Available records ->

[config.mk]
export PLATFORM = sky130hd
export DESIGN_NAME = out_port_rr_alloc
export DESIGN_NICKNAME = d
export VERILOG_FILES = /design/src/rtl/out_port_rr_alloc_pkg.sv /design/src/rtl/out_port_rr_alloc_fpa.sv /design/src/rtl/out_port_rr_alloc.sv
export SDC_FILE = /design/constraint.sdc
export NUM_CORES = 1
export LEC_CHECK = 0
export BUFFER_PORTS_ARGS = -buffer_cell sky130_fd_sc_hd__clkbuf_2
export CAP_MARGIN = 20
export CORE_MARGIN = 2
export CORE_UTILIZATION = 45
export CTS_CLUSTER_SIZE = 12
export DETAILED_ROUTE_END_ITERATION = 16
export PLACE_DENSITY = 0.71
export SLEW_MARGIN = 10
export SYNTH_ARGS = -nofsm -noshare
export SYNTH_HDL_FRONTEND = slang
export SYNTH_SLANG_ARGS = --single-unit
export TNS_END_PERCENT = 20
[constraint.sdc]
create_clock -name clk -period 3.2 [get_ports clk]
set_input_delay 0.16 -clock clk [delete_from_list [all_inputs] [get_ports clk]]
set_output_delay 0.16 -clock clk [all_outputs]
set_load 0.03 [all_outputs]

---

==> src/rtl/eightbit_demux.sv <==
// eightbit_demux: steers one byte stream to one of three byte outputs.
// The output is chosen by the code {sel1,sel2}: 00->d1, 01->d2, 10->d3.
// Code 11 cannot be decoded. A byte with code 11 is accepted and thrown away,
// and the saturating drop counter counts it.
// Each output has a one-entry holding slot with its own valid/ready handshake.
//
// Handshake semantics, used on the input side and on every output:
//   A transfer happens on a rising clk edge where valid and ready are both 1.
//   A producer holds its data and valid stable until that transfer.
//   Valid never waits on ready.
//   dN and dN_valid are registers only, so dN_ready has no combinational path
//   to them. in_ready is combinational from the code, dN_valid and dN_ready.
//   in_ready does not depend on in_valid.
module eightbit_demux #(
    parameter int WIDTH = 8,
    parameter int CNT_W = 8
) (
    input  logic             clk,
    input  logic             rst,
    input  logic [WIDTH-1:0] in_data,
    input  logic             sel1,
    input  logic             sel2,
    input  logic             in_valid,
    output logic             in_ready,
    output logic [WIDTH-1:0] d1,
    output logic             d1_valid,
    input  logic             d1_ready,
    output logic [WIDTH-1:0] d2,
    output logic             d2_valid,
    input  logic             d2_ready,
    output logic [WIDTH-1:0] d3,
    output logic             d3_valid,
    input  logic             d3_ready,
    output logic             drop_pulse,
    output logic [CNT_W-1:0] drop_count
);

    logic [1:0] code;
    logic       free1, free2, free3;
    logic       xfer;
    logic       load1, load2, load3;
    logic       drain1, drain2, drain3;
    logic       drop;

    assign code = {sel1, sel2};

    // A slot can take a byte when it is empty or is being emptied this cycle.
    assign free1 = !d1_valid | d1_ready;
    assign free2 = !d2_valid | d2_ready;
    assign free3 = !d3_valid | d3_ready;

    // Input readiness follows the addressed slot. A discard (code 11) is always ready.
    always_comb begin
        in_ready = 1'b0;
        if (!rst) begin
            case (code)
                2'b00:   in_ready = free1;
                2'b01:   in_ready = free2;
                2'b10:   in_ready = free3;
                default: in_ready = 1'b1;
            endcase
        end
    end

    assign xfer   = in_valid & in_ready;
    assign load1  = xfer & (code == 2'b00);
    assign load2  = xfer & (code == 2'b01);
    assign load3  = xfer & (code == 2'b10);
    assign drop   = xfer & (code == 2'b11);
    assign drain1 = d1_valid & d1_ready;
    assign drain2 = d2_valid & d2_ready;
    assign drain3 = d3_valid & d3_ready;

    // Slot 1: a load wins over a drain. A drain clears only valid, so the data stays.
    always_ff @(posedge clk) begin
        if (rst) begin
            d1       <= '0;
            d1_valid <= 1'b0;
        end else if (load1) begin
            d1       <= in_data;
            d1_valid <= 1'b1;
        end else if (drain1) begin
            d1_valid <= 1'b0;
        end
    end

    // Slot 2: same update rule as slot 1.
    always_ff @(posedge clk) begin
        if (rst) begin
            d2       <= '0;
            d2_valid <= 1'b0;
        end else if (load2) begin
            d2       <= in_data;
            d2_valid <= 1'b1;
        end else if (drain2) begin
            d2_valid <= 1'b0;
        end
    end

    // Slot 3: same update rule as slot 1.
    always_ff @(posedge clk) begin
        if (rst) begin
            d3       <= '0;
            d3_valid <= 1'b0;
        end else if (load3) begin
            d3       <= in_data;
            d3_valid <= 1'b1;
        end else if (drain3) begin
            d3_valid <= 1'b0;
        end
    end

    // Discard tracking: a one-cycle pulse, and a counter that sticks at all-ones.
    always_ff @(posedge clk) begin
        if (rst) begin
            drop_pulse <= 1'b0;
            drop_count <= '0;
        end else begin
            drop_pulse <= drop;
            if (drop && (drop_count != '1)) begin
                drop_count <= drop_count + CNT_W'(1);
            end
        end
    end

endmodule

---

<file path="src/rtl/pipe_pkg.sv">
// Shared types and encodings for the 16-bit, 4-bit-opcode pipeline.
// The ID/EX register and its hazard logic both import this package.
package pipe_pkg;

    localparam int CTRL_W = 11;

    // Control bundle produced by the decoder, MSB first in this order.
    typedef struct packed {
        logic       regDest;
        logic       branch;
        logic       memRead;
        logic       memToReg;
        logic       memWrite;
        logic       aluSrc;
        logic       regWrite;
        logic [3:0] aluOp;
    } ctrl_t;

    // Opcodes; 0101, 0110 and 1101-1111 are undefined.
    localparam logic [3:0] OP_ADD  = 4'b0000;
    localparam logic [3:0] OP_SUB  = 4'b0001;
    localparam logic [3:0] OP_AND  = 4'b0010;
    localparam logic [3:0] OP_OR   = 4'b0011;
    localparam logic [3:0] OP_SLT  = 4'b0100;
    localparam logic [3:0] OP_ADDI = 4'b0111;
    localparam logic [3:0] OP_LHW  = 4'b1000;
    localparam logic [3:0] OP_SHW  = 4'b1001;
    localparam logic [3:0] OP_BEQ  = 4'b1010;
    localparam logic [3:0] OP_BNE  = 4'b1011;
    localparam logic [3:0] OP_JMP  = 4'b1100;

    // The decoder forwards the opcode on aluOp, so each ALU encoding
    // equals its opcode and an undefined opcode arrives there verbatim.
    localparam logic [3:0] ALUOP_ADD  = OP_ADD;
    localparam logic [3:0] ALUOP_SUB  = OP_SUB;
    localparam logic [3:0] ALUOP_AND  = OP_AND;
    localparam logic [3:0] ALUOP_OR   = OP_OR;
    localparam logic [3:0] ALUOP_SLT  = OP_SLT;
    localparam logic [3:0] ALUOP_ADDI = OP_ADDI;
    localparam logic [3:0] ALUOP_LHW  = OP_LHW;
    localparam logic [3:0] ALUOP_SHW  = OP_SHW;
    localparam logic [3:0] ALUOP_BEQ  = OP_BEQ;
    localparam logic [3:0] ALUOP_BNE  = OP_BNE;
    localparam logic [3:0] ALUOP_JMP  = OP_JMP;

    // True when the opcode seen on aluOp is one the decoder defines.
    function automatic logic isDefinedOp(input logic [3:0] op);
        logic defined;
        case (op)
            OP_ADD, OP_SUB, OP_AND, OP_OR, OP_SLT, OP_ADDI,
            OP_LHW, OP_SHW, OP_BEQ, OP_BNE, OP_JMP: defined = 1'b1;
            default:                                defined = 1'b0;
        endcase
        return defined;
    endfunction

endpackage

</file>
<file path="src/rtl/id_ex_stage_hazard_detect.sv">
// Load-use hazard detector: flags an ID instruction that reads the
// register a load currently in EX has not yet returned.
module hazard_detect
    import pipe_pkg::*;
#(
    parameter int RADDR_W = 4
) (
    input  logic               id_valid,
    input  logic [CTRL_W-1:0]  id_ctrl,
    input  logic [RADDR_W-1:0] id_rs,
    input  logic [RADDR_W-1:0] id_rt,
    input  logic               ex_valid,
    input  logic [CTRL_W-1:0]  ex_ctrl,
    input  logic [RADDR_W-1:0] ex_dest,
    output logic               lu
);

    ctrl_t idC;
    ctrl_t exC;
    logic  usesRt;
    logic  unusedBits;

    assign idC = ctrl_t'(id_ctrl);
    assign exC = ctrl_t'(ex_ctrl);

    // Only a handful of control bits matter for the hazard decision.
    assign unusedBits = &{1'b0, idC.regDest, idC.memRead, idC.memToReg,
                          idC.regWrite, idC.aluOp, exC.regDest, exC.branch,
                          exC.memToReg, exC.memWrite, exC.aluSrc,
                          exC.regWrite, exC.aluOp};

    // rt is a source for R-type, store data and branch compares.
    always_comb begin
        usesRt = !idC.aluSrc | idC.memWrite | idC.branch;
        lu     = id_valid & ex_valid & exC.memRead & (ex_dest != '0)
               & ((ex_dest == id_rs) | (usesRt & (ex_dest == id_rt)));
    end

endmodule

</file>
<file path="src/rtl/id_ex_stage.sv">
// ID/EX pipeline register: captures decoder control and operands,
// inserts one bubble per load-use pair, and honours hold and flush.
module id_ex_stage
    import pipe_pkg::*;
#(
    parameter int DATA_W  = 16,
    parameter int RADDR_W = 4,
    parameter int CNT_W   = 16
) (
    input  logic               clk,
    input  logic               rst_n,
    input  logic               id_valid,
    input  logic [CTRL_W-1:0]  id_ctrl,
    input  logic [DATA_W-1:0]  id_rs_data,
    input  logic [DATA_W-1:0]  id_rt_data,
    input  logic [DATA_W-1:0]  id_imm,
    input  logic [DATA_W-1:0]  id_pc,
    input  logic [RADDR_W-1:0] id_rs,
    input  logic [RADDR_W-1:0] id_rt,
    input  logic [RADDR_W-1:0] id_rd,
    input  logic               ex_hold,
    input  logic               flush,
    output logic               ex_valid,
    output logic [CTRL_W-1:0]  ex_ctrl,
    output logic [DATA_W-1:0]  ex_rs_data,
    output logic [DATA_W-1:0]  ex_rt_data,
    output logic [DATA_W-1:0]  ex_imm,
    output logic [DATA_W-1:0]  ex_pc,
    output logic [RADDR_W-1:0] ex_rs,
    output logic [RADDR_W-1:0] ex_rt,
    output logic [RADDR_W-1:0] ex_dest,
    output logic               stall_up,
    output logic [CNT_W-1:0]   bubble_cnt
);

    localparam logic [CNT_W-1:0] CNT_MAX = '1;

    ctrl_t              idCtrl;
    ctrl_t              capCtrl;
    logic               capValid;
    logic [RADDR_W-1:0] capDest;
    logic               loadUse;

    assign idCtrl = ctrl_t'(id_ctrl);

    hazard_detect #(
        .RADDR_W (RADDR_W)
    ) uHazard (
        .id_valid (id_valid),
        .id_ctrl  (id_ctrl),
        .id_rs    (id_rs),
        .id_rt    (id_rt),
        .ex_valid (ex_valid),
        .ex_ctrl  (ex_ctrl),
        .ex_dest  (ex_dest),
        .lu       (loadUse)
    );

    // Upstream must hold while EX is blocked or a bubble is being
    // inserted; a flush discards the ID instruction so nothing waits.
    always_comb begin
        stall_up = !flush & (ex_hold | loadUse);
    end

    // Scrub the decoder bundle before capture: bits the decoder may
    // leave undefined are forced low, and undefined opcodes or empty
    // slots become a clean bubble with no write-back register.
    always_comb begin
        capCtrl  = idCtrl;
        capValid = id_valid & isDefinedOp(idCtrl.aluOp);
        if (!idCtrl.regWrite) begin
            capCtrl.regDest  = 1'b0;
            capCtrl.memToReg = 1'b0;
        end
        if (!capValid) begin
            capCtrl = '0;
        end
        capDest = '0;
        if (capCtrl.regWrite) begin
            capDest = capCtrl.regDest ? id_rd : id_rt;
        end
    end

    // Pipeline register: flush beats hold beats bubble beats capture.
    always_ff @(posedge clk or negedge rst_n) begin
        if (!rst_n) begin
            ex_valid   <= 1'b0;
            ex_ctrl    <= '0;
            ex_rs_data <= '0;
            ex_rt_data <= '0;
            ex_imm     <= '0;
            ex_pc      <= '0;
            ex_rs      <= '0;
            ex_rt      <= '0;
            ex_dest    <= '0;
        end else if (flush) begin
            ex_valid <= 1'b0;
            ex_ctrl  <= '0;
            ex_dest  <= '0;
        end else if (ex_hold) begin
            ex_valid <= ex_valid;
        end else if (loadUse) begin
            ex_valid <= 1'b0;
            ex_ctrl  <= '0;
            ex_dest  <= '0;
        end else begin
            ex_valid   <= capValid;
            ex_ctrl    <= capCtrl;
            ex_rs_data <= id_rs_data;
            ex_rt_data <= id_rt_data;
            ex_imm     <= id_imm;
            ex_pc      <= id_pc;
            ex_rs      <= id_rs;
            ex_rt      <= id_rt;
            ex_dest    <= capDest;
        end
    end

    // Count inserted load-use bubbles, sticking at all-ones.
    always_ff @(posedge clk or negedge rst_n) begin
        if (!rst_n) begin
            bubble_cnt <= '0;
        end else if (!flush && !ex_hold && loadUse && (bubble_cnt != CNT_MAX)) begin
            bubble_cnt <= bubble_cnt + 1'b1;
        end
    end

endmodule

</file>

Exercise details -> Print again the lines of the entries above that fall between the line holding "[config.mk]" and the line holding "set_load 0.03 [all_outputs]", inclusive, exactly as they stand.

Your solution ->
[config.mk]
export PLATFORM = sky130hd
export DESIGN_NAME = out_port_rr_alloc
export DESIGN_NICKNAME = d
export VERILOG_FILES = /design/src/rtl/out_port_rr_alloc_pkg.sv /design/src/rtl/out_port_rr_alloc_fpa.sv /design/src/rtl/out_port_rr_alloc.sv
export SDC_FILE = /design/constraint.sdc
export NUM_CORES = 1
export LEC_CHECK = 0
export BUFFER_PORTS_ARGS = -buffer_cell sky130_fd_sc_hd__clkbuf_2
export CAP_MARGIN = 20
export CORE_MARGIN = 2
export CORE_UTILIZATION = 45
export CTS_CLUSTER_SIZE = 12
export DETAILED_ROUTE_END_ITERATION = 16
export PLACE_DENSITY = 0.71
export SLEW_MARGIN = 10
export SYNTH_ARGS = -nofsm -noshare
export SYNTH_HDL_FRONTEND = slang
export SYNTH_SLANG_ARGS = --single-unit
export TNS_END_PERCENT = 20
[constraint.sdc]
create_clock -name clk -period 3.2 [get_ports clk]
set_input_delay 0.16 -clock clk [delete_from_list [all_inputs] [get_ports clk]]
set_output_delay 0.16 -clock clk [all_outputs]
set_load 0.03 [all_outputs]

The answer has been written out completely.